On December 15, 2015, the Community of Sant’Egidio and the Italian Federation of Protestant Churches signed a joint memorandum with the Italian Ministry of Foreign Affairs and the Ministry of the Interior officially launching the Humanitarian Corridors initiative, a private program established and completely financed by these Christian organizations. The program provides asylum seekers with a safe and legal pathway of migration to Italy. The program also seeks to integrate the newly welcomed refugees into Italian society after their arrival.
The legal framework of the 2015 memorandum initiated a two-year project that brought one thousand Syrian asylum seekers to Italy, many of whom had previously sought refuge and shelter in Lebanese camps.
On January 12, 2017, a protocol was signed by the Italian Ministry of Foreign Affairs and the Ministry of the Interior, the Community of Sant’Egidio, and the Italian Bishops’ Conference, the latter acting through Caritas Italy and Pro Migrantes. This protocol sought to bring five hundred vulnerable refugees—mostly Eritreans, but also South Sudanese and Somali—from Ethiopia to Italy. Ethiopia is one of the so-called “transit countries,” hosting about one million African refugees in refugee camps and in its capital city of Addis Ababa.

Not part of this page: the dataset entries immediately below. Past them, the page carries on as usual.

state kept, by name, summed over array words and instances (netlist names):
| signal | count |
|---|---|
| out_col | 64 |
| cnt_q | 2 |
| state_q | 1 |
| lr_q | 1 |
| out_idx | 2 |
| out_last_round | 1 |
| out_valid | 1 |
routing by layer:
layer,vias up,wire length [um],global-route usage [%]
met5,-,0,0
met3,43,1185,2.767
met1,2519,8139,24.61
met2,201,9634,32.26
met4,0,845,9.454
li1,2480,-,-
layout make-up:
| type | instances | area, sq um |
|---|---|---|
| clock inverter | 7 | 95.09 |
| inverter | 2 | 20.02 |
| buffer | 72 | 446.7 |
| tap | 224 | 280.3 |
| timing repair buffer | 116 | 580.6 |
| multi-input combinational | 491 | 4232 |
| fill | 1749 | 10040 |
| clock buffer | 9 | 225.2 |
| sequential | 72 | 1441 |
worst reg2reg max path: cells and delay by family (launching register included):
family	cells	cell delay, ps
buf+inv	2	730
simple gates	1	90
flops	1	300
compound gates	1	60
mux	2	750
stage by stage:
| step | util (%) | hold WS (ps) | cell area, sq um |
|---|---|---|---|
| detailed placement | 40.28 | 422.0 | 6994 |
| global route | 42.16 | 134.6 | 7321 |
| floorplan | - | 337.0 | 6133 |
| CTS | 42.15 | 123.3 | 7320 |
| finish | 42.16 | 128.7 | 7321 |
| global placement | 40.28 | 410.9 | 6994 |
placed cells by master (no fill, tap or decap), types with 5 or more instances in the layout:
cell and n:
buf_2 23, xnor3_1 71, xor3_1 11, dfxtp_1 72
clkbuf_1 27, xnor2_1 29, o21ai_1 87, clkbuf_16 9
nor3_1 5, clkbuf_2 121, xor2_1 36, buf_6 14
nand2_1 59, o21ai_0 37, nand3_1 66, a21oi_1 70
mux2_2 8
File: src/rtl/ad_pkg.sv
// Shared types and default widths for the ADC acquisition controller.
package ad_pkg;

    localparam int AD_DATA_W = 8;
    localparam int AD_ADDR_W = 8;

    typedef enum logic [2:0] {
        ST_IDLE,
        ST_WAIT_FIRST,
        ST_WAIT_TRIG,
        ST_CAPTURE,
        ST_DONE
    } state_t;

endpackage

File: src/rtl/ad_capture_ram.sv
// Simple dual-port sample buffer: one write port, one registered read port.
module ad_capture_ram #(
    parameter int DATA_W = 8,
    parameter int ADDR_W = 8
) (
    input  logic              i_clk,
    input  logic              i_rst_n,
    input  logic              i_we,
    input  logic [ADDR_W-1:0] i_waddr,
    input  logic [DATA_W-1:0] i_wdata,
    input  logic [ADDR_W-1:0] i_raddr,
    output logic [DATA_W-1:0] o_rdata
);

    logic [DATA_W-1:0] r_mem [2**ADDR_W];
    logic [DATA_W-1:0] r_rdata;

    always_ff @(posedge i_clk) begin
        if (i_we)
            r_mem[i_waddr] <= i_wdata;
    end

    // Read-before-write: a same-cycle read of the written address sees old data.
    always_ff @(posedge i_clk or negedge i_rst_n) begin
        if (!i_rst_n)
            r_rdata <= '0;
        else
            r_rdata <= r_mem[i_raddr];
    end

    assign o_rdata = r_rdata;

endmodule

File: src/rtl/ad_capture_ctrl.sv
// Arm / trigger / capture sequencer for the 8-bit ADC stream, storing
// decimated samples into an internal buffer for host readback.
module ad_capture_ctrl
    import ad_pkg::*;
#(
    parameter int DATA_W = AD_DATA_W,
    parameter int ADDR_W = AD_ADDR_W
) (
    input  logic              sys_clk,
    input  logic              rst_n,
    input  logic              start,
    input  logic              abort,
    input  logic              trig_en,
    input  logic              trig_rising,
    input  logic [DATA_W-1:0] trig_level,
    input  logic [ADDR_W:0]   capture_len,
    input  logic [7:0]        decim,
    input  logic [DATA_W-1:0] ad_data,
    input  logic              ad_vld,
    output logic              busy,
    output logic              triggered,
    output logic              done,
    output logic [ADDR_W:0]   sample_cnt,
    input  logic [ADDR_W-1:0] rd_addr,
    output logic [DATA_W-1:0] rd_data
);

    localparam logic [ADDR_W:0] DEPTH = {1'b1, {ADDR_W{1'b0}}};

    state_t            r_state;
    logic              r_busy;
    logic              r_triggered;
    logic              r_done;
    logic [ADDR_W:0]   r_cnt;
    logic [7:0]        r_dcnt;
    logic [DATA_W-1:0] r_prev;
    logic              r_trig_en;
    logic              r_trig_rising;
    logic [DATA_W-1:0] r_level;
    logic [ADDR_W:0]   r_len;
    logic [7:0]        r_decim;

    logic [ADDR_W:0]   w_len_eff;
    logic [ADDR_W:0]   w_cnt_nxt;
    logic              w_fire;
    logic              w_last;
    logic              w_we;

    assign w_len_eff = (capture_len == '0 || capture_len > DEPTH) ? DEPTH : capture_len;
    assign w_cnt_nxt = r_cnt + (ADDR_W+1)'(1);
    assign w_last    = (w_cnt_nxt == r_len);
    assign w_fire    = r_trig_rising ? (r_prev <  r_level && ad_data >= r_level)
                                     : (r_prev >= r_level && ad_data <  r_level);

    // Every buffer write is a kept sample; abort suppresses a coincident write.
    always_comb begin
        w_we = 1'b0;
        if (ad_vld && !abort) begin
            case (r_state)
                ST_WAIT_FIRST: w_we = !r_trig_en;
                ST_WAIT_TRIG:  w_we = w_fire;
                ST_CAPTURE:    w_we = (r_dcnt == r_decim);
                default:       w_we = 1'b0;
            endcase
        end
    end

    always_ff @(posedge sys_clk or negedge rst_n) begin
        if (!rst_n) begin
            r_state       <= ST_IDLE;
            r_busy        <= 1'b0;
            r_triggered   <= 1'b0;
            r_done        <= 1'b0;
            r_cnt         <= '0;
            r_dcnt        <= '0;
            r_prev        <= '0;
            r_trig_en     <= 1'b0;
            r_trig_rising <= 1'b0;
            r_level       <= '0;
            r_len         <= '0;
            r_decim       <= '0;
        end else if (abort) begin
            r_state     <= ST_IDLE;
            r_busy      <= 1'b0;
            r_triggered <= 1'b0;
        end else if (w_we) begin
            r_cnt  <= w_cnt_nxt;
            r_dcnt <= '0;
            if (w_last) begin
                r_state     <= ST_DONE;
                r_busy      <= 1'b0;
                r_triggered <= 1'b0;
                r_done      <= 1'b1;
            end else begin
                r_state     <= ST_CAPTURE;
                r_triggered <= 1'b1;
            end
        end else begin
            case (r_state)
                ST_IDLE, ST_DONE: begin
                    if (start) begin
                        r_state       <= ST_WAIT_FIRST;
                        r_busy        <= 1'b1;
                        r_done        <= 1'b0;
                        r_cnt         <= '0;
                        r_dcnt        <= '0;
                        r_trig_en     <= trig_en;
                        r_trig_rising <= trig_rising;
                        r_level       <= trig_level;
                        r_len         <= w_len_eff;
                        r_decim       <= decim;
                    end
                end
                ST_WAIT_FIRST: begin
                    if (ad_vld) begin
                        r_prev  <= ad_data;
                        r_state <= ST_WAIT_TRIG;
                    end
                end
                ST_WAIT_TRIG: begin
                    if (ad_vld)
                        r_prev <= ad_data;
                end
                ST_CAPTURE: begin
                    if (ad_vld)
                        r_dcnt <= r_dcnt + 8'd1;
                end
                default: r_state <= ST_IDLE;
            endcase
        end
    end

    ad_capture_ram #(
        .DATA_W (DATA_W),
        .ADDR_W (ADDR_W)
    ) u_ram (
        .i_clk   (sys_clk),
        .i_rst_n (rst_n),
        .i_we    (w_we),
        .i_waddr (r_cnt[ADDR_W-1:0]),
        .i_wdata (ad_data),
        .i_raddr (rd_addr),
        .o_rdata (rd_data)
    );

    assign busy       = r_busy;
    assign triggered  = r_triggered;
    assign done       = r_done;
    assign sample_cnt = r_cnt;

endmodule

File: config.mk
export PLATFORM = sky130hd
export DESIGN_NAME = ad_capture_ctrl
export DESIGN_NICKNAME = d
export VERILOG_FILES = /design/src/rtl/ad_pkg.sv /design/src/rtl/ad_capture_ram.sv /design/src/rtl/ad_capture_ctrl.sv
export SDC_FILE = /design/constraint.sdc
export NUM_CORES = 2
export LEC_CHECK = 0
export BUFFER_PORTS_ARGS = -buffer_cell sky130_fd_sc_hd__buf_4
export CAP_MARGIN = 20
export CORE_ASPECT_RATIO = 0.9
export CORE_UTILIZATION = 40
export CTS_CLUSTER_DIAMETER = 60
export DETAILED_ROUTE_END_ITERATION = 7
export GPL_TIMING_DRIVEN = 0
export MAX_ROUTING_LAYER = met4
export SLEW_MARGIN = 20
export SYNTH_ARGS = -nofsm -noshare
export SYNTH_HDL_FRONTEND = slang
export SYNTH_HIERARCHICAL = 1
export SYNTH_SLANG_ARGS = --single-unit
File: constraint.sdc
create_clock -name sys_clk -period 4.49 [get_ports sys_clk]
set_input_delay 0.449 -clock sys_clk [delete_from_list [all_inputs] [get_ports sys_clk]]
set_output_delay 0.449 -clock sys_clk [all_outputs]
set_load 0.02 [all_outputs]
==> results.txt <==
The number of ports placed on the die boundary came out at 68. The logs give 4,643 for the number of nets in the finished design and 4,282 for the post-synth net total. Leaving out fill and tap cells, the most frequent cells in the layout are sky130_fd_sc_hd__edfxtp_1 (2,048), sky130_fd_sc_hd__mux4_2 (445), sky130_fd_sc_hd__clkbuf_16 (213). Summed over all layers, the global routing overflow is 0. The horizontal die dimension is 484 µm, and the count of flip-flops with a built-in enable after synthesis is 2,048.

The post-detailed-placement half-perimeter wirelength was 176,000 µm. The most used flip-flop cell after synthesis was sky130_fd_sc_hd__edfxtp_1. The logs give 263,000 µm for the wire length reported by the detailed router and 2,114 for the total number of clock tree sinks. Between clock sinks in the finished design, the worst skew comes to 62.4 ps.

IR analysis of the VDD net gives a maximum drop of 0.445 mV. At the pin with the least slew margin, the transition time is 1340 ps. Setup repair after global routing could not meet its margin everywhere.

At the later pin of the worst-skew pair, clock insertion delay measures 880 ps. Along the worst path, the maximum fanout reaches 10. The final count of hold timing violations is 0, and the top cell type's share of synthesized area is 0.735. Measured along the y axis, the die boundary spans 436 µm. The part of the cycle the worst path needs came out at 1.00. The logs give 3 for the number of buffers on the longest clock path and 81 for the distinct cell type count after synthesis. The fraction of layout cells with a size suffix above 1 was 0.252; the synthesized instance count was 4,215. The share of synthesized flip-flops with an asynchronous set or reset was 0.0312. TritonCTS built the clock tree.

Summing every instance area after synthesis gives 0.0837 mm². The die covers 0.211 mm². The total power is 42.6 mW, and the global placement routability congestion is 0.960. The tool flagged a number of max-cap violations equal to 0. The run gives 5000 ps as the worst path required time.

The average footprint of a synthesized cell is 19.9 µm², and the setup slack of the worst register-to-register path is 0.4 ps. For the detailed router's first-iteration violation count, the log shows 6,816. Once layout is done, the placed cells without fillers occupy 0.0965 mm². Signal arrival time at the worst endpoint: 5000 ps. The class of the most critical setup path is reg2reg.

The min-delay analysis places its worst path in the category in2reg. The normalized max-slew margin was 0.107. Once placement finished, the instance area stood at 0.0885 mm². The via density per instance was 6.15.

For the number of rows in the core area, the log shows 158. The count of buffers inserted at the top-level ports was 64. From synthesis to final layout, the design area changed by 15.3%. Power spread over the standard cell area amounts to 442 mW/mm². STA classifies the critical path startpoint as a flip-flop. After detailed routing, the average wire length per cell comes to 35.1 µm. The root buffer cell chosen for the clock tree is sky130_fd_sc_hd__clkbuf_16. The maximum number of pins on one net before global-route repair came out at 137. Static timing analysis puts the maximum clock frequency at 223 MHz. The effective utilization at floorplan is 0.404. The final route contains 46.1k vias. Area of the placeable core: 0.207 mm².

The H-tree depth is 4, and the clock transition at the registers of the reported paths is 60 ps. The run gives 0 as the count of antenna-violating nets left after detailed routing. In the routed design, unresolved DRC markers number 0.

Most common cell after layout, fill and taps aside: sky130_fd_sc_hd__edfxtp_1. By area the synthesized netlist is led by sky130_fd_sc_hd__edfxtp_1 (73%), sky130_fd_sc_hd__mux4_2 (12%), sky130_fd_sc_hd__mux2i_1 (2.0%), sky130_fd_sc_hd__dfrtp_1 (2.0%), sky130_fd_sc_hd__nor2_1 (1.3%). The run finished with clean final reports. The count of final max-slew check failures was 0. Summed over all cells, the static leakage comes to 30.4 nW. Via count of the first global-routing pass: 44.1k.

Cell type with the highest aggregate area in the netlist: sky130_fd_sc_hd__edfxtp_1. The synthesized design contains 2,114 register bits. The number of antenna violations at the first check in global routing is 9. Before antenna repair, the detailed router went through 6 iterations. Setup violations remaining at the end of the flow were counted as 0. Counting the fill cells in the layout gives 17.1k.

The Yosys step of the flow raised 6 warnings. The worst setup path is captured at a flip-flop. The clock period could shrink to 4490 ps. The run gives 0.253 as the combined global-route utilization of all metal layers. The tools report the post-synthesis sequential area ratio as 0.755.

The tools report the wire length of the first global-routing pass as 358,000 µm. The number of buffers created by CTS was 211.
## cell usage after synthesis (18+ instances only)
master	count
sky130_fd_sc_hd__a21oi_1	92
sky130_fd_sc_hd__a221oi_1	22
sky130_fd_sc_hd__a22o_1	23
sky130_fd_sc_hd__a22oi_1	93
sky130_fd_sc_hd__a31oi_1	24
sky130_fd_sc_hd__buf_1	18
sky130_fd_sc_hd__buf_2	49
sky130_fd_sc_hd__buf_4	18
sky130_fd_sc_hd__buf_6	31
sky130_fd_sc_hd__clkbuf_1	118
sky130_fd_sc_hd__dfrtp_1	66
sky130_fd_sc_hd__edfxtp_1	2048
sky130_fd_sc_hd__ha_1	19
sky130_fd_sc_hd__inv_1	25
sky130_fd_sc_hd__mux2i_1	168
sky130_fd_sc_hd__mux4_2	445
sky130_fd_sc_hd__nand2_1	159
sky130_fd_sc_hd__nand3_1	54
sky130_fd_sc_hd__nand4_1	23
sky130_fd_sc_hd__nor2_1	295
sky130_fd_sc_hd__nor2b_1	35
sky130_fd_sc_hd__nor3_1	21
sky130_fd_sc_hd__nor4_1	19
sky130_fd_sc_hd__o21ai_0	41
sky130_fd_sc_hd__o221ai_1	37
sky130_fd_sc_hd__o22ai_1	32
## state kept, by name, indices dropped and copies added (netlist names)
register	cells
u_ram/r_mem	2048
r_len	9
sample_cnt	9
r_dcnt	8
r_decim	8
r_level	8
r_prev	8
u_ram/o_rdata	8
r_state	3
busy	1
done	1
r_trig_en	1
r_trig_rising	1
triggered	1
## per-stage QoR
step                      cells  TNS [ps]  hold slack (ps)  setup WS, ps   util
final                      7489         0             27.8         0.392  0.466
after CTS                  7478         0            0.675          33.8  0.465
after detailed placement   7030  -3294140              478         -2170  0.428
after global routing       7485    -11430             16.1          -126  0.466
after floorplan            4215         0              153           759      -
after global placement     6999  -6744130              474         -3940  0.423
## cell families after synthesis
group                    synth area share
AO/OA/AOI/OAI                      0.0395
XOR/XNOR                          0.00220
adder cells (fa/ha/maj)           0.00284
buffers and inverters              0.0212
flip-flops                          0.755
multiplexers                        0.142
AND/OR/NAND/NOR                    0.0376
## metal layers
metal	GRT usage	wire [µm]	part of all wire	vias up
met3	0.0637	30100	0.11	479
met2	0.371	120000	0.46	2832
li1	-	-	-	18112
met4	0.0857	9100	0.035	0
met1	0.345	104000	0.39	24669
met5	-	0	0	-
## critical path: stages (launching register included)
cell and delay (ps):
sky130_fd_sc_hd__dfrtp_1 360, sky130_fd_sc_hd__inv_1 130, sky130_fd_sc_hd__ha_1 270, sky130_fd_sc_hd__a211o_1 280
sky130_fd_sc_hd__a211o_1 270, sky130_fd_sc_hd__or2_0 220, sky130_fd_sc_hd__o32ai_2 280, sky130_fd_sc_hd__o21bai_4 200
sky130_fd_sc_hd__clkinvlp_4 210, sky130_fd_sc_hd__clkbuf_2 380, sky130_fd_sc_hd__nand3_2 350, sky130_fd_sc_hd__clkbuf_2 430
sky130_fd_sc_hd__buf_16 280, sky130_fd_sc_hd__nor2_2 460
## timing repair
action,4_1_cts,5_1_grt
endpoints found under the setup margin,2015,635
buffers inserted,11,0
hold buffers,42,0
resized for setup,146,60
cloned,1,0
hold endpoints to repair,204,0
pin swaps,4,1
## final cells by class
type / count / area (µm²) / share of cell area
antenna: 11 / 27.5 / 0.000285
buffer: 258 / 1730 / 0.0180
clock buffer: 283 / 5640 / 0.0585
clock inverter: 112 / 1070 / 0.0111
inverter: 26 / 101 / 0.00105
multi-input combinational: 1816 / 19400 / 0.202
sequential: 2114 / 63200 / 0.655
tap: 2720 / 3400 / 0.0353
timing repair buffer: 149 / 1890 / 0.0196
## path summary, 6_finish.rpt
kind	startpoint	end	depth (start not counted)
setup / recovery	r_level[5]	u_ram/r_mem[97][5]	13
hold / removal	ad_data[4]	u_ram/r_mem[243][4]	1
setup reg to reg	r_level[5]	u_ram/r_mem[97][5]	13
hold reg to reg	r_trig_en	r_trig_en	2
max in group asynchronous	rst_n	u_ram/o_rdata[1]	2
min in group asynchronous	rst_n	triggered	2
## power breakdown
| group | switching [mW] | internal, mW | leakage (nW) |
|---|---|---|---|
| Combinational | 2.29 | 1.19 | 7.92 |
| Sequential | 0.139 | 21.8 | 19.2 |
| Clock | 7.66 | 9.51 | 3.25 |
(Power assumes the default switching activity.)
--- src/rtl/axi4lite_master.sv ---
// AXI4-Lite master: turns one command request at a time into an AXI read or
// write transaction and returns the completion on the rsp_* interface.
//
// state      | meaning
// IDLE       | ready for a new command
// WR_REQ     | AW and W offered, each dropped after its own handshake
// WR_RESP    | waiting for B
// RD_REQ     | AR offered
// RD_DATA    | waiting for R
// RSP        | completion held until rsp_ready
module axi4lite_master
  import axi4lite_pkg::*;
#(
  parameter int DATA_WIDTH = 32,
  parameter int ADDR_WIDTH = 32
) (
  input  logic                  ACLK,
  input  logic                  ARESET,
  input  logic                  req_valid,
  output logic                  req_ready,
  input  logic                  req_is_wr,
  input  logic [ADDR_WIDTH-1:0] req_addr,
  input  logic [DATA_WIDTH-1:0] req_wdata,
  input  logic [STRB_WIDTH-1:0] req_wstrb,
  output logic                  rsp_valid,
  input  logic                  rsp_ready,
  output logic [DATA_WIDTH-1:0] rsp_rdata,
  output logic [1:0]            rsp_resp,
  output logic [ADDR_WIDTH-1:0] AWADDR,
  output logic                  AWVALID,
  input  logic                  AWREADY,
  output logic [DATA_WIDTH-1:0] WDATA,
  output logic [STRB_WIDTH-1:0] WSTRB,
  output logic                  WVALID,
  input  logic                  WREADY,
  input  logic [1:0]            BRESP,
  input  logic                  BVALID,
  output logic                  BREADY,
  output logic [ADDR_WIDTH-1:0] ARADDR,
  output logic                  ARVALID,
  input  logic                  ARREADY,
  input  logic [DATA_WIDTH-1:0] RDATA,
  input  logic [1:0]            RRESP,
  input  logic                  RVALID,
  output logic                  RREADY
);

  mst_state_e            state_q, state_d;
  logic [ADDR_WIDTH-1:0] addr_q;
  logic [DATA_WIDTH-1:0] wdata_q;
  logic [STRB_WIDTH-1:0] wstrb_q;
  logic                  is_wr_q;
  logic                  aw_done_q;
  logic                  w_done_q;
  logic [DATA_WIDTH-1:0] rdata_q;
  axi_resp_e             resp_q;

  logic req_fire, aw_fire, w_fire, b_fire, ar_fire, r_fire;

  assign req_fire = req_valid && req_ready;
  assign aw_fire  = AWVALID && AWREADY;
  assign w_fire   = WVALID && WREADY;
  assign b_fire   = BVALID && BREADY;
  assign ar_fire  = ARVALID && ARREADY;
  assign r_fire   = RVALID && RREADY;

  always_ff @(posedge ACLK or posedge ARESET) begin
    if (ARESET) state_q <= ST_IDLE;
    else        state_q <= state_d;
  end

  always_comb begin
    state_d = state_q;
    unique case (state_q)
      ST_IDLE:    if (req_fire) state_d = req_is_wr ? ST_WR_REQ : ST_RD_REQ;
      // AW and W may complete in either order or together
      ST_WR_REQ:  if ((aw_done_q || aw_fire) && (w_done_q || w_fire)) state_d = ST_WR_RESP;
      ST_WR_RESP: if (b_fire) state_d = ST_RSP;
      ST_RD_REQ:  if (ar_fire) state_d = ST_RD_DATA;
      ST_RD_DATA: if (r_fire) state_d = ST_RSP;
      ST_RSP:     if (rsp_ready) state_d = ST_IDLE;
      default:    state_d = ST_IDLE;
    endcase
  end

  always_comb begin
    req_ready = 1'b0;
    AWVALID   = 1'b0;
    WVALID    = 1'b0;
    BREADY    = 1'b0;
    ARVALID   = 1'b0;
    RREADY    = 1'b0;
    rsp_valid = 1'b0;
    case (state_q)
      // held off while reset is asserted so nothing is accepted then
      ST_IDLE:    req_ready = !ARESET;
      ST_WR_REQ: begin
        AWVALID = !aw_done_q;
        WVALID  = !w_done_q;
      end
      ST_WR_RESP: BREADY    = 1'b1;
      ST_RD_REQ:  ARVALID   = 1'b1;
      ST_RD_DATA: RREADY    = 1'b1;
      ST_RSP:     rsp_valid = 1'b1;
      default: ;
    endcase
  end

  always_ff @(posedge ACLK or posedge ARESET) begin
    if (ARESET) begin
      addr_q    <= '0;
      wdata_q   <= '0;
      wstrb_q   <= '0;
      is_wr_q   <= 1'b0;
      aw_done_q <= 1'b0;
      w_done_q  <= 1'b0;
      rdata_q   <= '0;
      resp_q    <= RESP_OKAY;
    end else begin
      if (req_fire) begin
        addr_q    <= req_addr;
        wdata_q   <= req_wdata;
        wstrb_q   <= req_wstrb;
        is_wr_q   <= req_is_wr;
        aw_done_q <= 1'b0;
        w_done_q  <= 1'b0;
      end else begin
        if (aw_fire) aw_done_q <= 1'b1;
        if (w_fire)  w_done_q  <= 1'b1;
      end
      if (b_fire || r_fire) begin
        rdata_q <= is_wr_q ? '0 : RDATA;
        resp_q  <= axi_resp_e'(is_wr_q ? BRESP : RRESP);
      end
    end
  end

  assign AWADDR    = addr_q;
  assign ARADDR    = addr_q;
  assign WDATA     = wdata_q;
  assign WSTRB     = wstrb_q;
  assign rsp_rdata = rdata_q;
  assign rsp_resp  = resp_q;

endmodule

The first airplane operating under this joint protocol landed at Rome’s Fiumicino airport on November 30, 2017, and since then a total of five hundred refugees from the Horn of Africa have safely reached Italy. Forty-five dioceses and parishes, eleven local Sant’Egidio communities, and other Catholic organizations have been hosting refugees across eighteen Italian regions, from the far north of the country near the Austrian and Swiss borders to the southern Sicilian coast, one place where the dangerous ships carrying asylum seekers dock after crossing the Mediterranean.